Russia's Foreign Ministry said the trial in the Pacific Ocean, which the Pentagon said was successful, threatened the 1972 Anti-Ballistic Missile Treaty and risked sparking a new arms race.
"Why should the entire architecture of agreements in nuclear disarmament and nonproliferation, and its cornerstone, the 1972 ABM treaty, be put under threat?" said Foreign Ministry spokesman Alexander Yakovenko.
Still, he said, Russia is open "for an early and substantive dialogue with the U.S. on the START [treaty] and ABM problems" and other strategic issues based on recent understandings.
The launch was conducted ahead of the arrival of the president of China -- another country which fiercely opposes the proposal -- in Moscow on Sunday.
In China itself, Reuters reported the official Xinhua news agency giving a report on the test quoting from a Pentagon statement, followed by the conclusion: "Arms control experts said that the U.S. missile defence plan, opposed by the international community, will not only spark a new arms race, but also threaten world peace and security, and stimulate nuclear proliferation."
Meanwhile, in South Korea, about 1,000 demonstrators clashed with police at a U.S. bombing range, demanding their government not take any part in the planned system.
Washington has used the threat of "rogue states" such as North Korea to underscore the need for a missile shield that it is planned will shoot missiles out of the air.
The U.S. Defence Department said the latest test in which a dummy warhead, carried aboard a missile fired from a U.S. Air Force Base in California, was shot down 225 km (140 miles) above the Pacific by a "kill vehicle" launched from the Marshall Islands was a direct hit
And Air Force Lt. Gen.
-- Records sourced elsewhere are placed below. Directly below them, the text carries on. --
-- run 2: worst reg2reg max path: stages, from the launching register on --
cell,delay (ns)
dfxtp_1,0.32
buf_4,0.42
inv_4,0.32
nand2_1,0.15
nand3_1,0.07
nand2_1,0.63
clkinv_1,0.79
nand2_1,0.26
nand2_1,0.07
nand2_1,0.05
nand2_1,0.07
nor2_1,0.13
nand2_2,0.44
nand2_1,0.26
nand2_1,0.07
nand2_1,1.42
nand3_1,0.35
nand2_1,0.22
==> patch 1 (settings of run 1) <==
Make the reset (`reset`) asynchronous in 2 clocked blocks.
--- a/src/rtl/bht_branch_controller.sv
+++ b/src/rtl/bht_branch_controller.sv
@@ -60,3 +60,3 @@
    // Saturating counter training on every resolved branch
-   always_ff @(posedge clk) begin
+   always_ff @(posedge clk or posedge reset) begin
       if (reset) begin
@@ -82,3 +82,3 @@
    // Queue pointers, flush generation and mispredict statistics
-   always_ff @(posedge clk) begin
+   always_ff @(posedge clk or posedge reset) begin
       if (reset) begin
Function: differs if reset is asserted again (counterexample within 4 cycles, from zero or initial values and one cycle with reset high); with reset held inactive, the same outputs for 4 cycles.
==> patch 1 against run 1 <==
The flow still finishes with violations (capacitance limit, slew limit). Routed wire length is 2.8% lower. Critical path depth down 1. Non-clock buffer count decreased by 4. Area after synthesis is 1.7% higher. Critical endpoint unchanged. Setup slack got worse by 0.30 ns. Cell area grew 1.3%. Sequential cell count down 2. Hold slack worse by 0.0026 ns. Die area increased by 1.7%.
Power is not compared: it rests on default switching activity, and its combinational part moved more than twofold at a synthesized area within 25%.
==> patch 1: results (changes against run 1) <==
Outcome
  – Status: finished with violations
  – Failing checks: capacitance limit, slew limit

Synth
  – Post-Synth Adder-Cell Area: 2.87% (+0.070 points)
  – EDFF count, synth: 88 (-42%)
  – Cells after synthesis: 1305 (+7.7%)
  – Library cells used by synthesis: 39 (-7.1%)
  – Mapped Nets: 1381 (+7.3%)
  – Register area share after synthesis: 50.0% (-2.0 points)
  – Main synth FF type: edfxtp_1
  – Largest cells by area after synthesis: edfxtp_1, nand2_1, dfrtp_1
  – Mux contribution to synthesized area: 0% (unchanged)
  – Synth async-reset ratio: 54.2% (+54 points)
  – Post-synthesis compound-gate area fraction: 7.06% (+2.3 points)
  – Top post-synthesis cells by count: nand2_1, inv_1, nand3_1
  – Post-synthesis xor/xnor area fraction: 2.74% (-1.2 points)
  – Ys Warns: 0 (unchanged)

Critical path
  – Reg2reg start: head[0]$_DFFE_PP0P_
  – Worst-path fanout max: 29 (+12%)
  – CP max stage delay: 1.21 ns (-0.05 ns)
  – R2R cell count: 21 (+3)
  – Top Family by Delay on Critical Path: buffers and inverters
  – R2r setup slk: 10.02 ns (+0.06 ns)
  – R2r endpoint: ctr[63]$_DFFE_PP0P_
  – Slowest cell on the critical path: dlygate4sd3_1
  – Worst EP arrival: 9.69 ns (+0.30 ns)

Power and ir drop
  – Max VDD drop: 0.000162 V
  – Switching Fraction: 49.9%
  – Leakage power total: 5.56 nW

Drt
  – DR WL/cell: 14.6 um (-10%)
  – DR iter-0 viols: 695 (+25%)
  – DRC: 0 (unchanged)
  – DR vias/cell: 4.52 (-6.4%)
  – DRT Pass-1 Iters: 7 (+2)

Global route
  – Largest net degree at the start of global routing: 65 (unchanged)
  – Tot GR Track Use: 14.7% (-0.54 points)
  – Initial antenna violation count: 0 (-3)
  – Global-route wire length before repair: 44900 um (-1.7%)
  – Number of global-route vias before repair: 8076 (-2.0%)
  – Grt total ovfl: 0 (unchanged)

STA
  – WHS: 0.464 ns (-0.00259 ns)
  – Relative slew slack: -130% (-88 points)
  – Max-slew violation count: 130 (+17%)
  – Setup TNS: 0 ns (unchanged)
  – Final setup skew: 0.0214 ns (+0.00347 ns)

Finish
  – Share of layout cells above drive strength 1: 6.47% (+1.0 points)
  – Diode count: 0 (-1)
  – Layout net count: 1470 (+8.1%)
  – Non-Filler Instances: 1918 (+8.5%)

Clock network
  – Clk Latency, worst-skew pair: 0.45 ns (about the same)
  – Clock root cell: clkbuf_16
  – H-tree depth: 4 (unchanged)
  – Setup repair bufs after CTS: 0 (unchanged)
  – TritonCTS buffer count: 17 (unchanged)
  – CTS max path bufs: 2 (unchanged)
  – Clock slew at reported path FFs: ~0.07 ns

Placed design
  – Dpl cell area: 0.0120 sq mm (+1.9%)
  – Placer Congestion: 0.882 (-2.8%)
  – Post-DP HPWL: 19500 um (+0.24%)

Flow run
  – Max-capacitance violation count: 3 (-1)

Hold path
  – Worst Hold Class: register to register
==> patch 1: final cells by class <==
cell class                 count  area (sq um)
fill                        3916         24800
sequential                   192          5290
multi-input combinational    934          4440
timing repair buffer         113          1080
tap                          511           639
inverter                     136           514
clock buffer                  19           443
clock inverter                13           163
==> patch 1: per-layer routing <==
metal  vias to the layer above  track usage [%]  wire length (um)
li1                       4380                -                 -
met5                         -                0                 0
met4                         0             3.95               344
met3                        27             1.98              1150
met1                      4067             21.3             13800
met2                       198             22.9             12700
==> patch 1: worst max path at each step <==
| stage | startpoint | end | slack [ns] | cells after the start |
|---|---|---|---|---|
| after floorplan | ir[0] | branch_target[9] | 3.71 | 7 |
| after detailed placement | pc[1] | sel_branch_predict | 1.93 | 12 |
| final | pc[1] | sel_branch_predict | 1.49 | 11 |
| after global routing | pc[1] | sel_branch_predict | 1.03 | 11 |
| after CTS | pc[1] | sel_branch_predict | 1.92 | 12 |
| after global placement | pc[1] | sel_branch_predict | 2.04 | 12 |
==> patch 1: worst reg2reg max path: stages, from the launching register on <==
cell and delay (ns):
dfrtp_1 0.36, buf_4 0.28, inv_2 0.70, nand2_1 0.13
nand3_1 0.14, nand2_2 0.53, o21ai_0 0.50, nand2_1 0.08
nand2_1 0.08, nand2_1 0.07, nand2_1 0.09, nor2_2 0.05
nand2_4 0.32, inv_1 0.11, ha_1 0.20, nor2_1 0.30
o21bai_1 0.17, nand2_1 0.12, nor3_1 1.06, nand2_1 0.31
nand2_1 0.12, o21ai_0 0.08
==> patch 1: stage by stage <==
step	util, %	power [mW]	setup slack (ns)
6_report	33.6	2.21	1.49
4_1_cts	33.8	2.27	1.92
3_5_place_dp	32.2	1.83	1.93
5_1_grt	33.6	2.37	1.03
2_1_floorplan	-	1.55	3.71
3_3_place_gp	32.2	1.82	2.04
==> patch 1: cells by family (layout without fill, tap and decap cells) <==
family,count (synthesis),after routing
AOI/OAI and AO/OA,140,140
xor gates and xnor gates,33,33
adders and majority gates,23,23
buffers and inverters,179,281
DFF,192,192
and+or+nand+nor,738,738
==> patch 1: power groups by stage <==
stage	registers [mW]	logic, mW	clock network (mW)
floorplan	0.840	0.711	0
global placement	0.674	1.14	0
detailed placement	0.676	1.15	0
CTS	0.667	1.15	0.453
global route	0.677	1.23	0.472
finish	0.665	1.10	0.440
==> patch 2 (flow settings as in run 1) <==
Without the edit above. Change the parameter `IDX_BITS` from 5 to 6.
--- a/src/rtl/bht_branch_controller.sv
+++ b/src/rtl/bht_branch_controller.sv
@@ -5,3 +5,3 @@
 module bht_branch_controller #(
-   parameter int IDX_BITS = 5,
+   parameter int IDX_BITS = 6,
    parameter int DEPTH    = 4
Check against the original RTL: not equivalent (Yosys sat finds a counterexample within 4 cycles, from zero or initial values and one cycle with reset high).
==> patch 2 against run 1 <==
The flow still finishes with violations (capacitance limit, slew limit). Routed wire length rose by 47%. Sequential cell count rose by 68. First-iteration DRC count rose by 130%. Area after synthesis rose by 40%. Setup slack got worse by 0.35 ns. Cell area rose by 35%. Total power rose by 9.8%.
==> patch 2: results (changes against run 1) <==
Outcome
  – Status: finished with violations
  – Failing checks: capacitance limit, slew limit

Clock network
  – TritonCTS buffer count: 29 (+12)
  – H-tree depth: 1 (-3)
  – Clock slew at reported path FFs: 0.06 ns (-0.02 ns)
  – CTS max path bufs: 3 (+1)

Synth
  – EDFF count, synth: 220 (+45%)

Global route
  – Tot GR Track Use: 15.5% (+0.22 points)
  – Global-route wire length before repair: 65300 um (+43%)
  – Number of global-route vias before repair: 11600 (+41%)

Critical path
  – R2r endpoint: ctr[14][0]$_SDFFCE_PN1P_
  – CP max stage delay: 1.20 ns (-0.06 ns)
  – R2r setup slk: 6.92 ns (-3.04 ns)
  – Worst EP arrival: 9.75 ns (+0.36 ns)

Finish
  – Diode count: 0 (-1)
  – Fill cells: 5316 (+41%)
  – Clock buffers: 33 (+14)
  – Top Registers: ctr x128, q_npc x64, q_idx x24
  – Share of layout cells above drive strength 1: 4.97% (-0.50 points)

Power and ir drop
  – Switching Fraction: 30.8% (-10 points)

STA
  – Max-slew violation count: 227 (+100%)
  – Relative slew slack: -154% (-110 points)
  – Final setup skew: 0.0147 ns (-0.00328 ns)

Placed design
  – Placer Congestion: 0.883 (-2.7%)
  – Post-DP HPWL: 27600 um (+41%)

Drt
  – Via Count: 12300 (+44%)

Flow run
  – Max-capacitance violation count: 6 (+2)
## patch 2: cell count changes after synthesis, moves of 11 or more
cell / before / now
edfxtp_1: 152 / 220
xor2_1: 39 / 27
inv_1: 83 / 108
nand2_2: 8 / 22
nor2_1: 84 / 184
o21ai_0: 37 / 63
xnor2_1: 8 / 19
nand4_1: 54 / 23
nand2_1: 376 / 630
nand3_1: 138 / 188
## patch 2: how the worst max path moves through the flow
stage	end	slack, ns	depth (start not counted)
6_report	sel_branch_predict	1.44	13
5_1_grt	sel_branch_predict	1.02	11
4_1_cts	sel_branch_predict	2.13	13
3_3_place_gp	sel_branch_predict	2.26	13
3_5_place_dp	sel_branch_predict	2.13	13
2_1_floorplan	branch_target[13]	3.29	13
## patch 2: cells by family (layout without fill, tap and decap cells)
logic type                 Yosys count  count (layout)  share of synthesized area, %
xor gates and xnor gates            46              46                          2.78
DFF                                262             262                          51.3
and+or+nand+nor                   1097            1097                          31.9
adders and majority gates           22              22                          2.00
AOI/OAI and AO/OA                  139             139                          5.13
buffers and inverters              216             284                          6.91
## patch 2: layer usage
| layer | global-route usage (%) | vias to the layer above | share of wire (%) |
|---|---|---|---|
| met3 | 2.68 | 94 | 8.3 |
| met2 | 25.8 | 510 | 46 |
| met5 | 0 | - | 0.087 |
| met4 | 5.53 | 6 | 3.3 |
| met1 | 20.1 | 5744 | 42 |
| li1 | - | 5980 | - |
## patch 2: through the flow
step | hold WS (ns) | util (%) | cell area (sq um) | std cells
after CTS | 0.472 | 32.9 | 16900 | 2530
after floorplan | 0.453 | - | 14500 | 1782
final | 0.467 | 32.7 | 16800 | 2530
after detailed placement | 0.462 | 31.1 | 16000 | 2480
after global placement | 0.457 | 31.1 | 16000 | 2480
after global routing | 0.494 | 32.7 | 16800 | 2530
Ronald Kadish told reporters at a Pentagon briefing they would be pressing ahead with the programme: "This is one in a series of tests, and we will continue to press (forward) to our objectives in the programme ... This test is just one in a journey."
But environmental campaign group Greenpeace said the latest $100-million dollar launch put lives at risk, going ahead with two Greenpeace divers and boats being within the safety zone area. It said 18 protesters in the area of the test had now been arrested.
And it said continued tests would put millions of lives at risk around the world.
"The Star Wars program threatens to start a new nuclear arms race," Greenpeace Pacific spokeswoman Samantha Magick said in a statement.
A spokesperson for the British Ministry of Foreign Affair told CNN that while aware of the test it did not change the government's position that it would not respond on the defence plan until a firm proposal was on the table.
Many other European countries have fears for the effects on international stability and the ABM treaty.
The U.S.-Soviet pact banned such systems on the assumption that it would discourage both sides from launching a first strike for fear of retaliation.
Kadish said the next test is scheduled for October and may include added decoys to simulate a real attack. Bush has says he plans to have the system in place by 2004.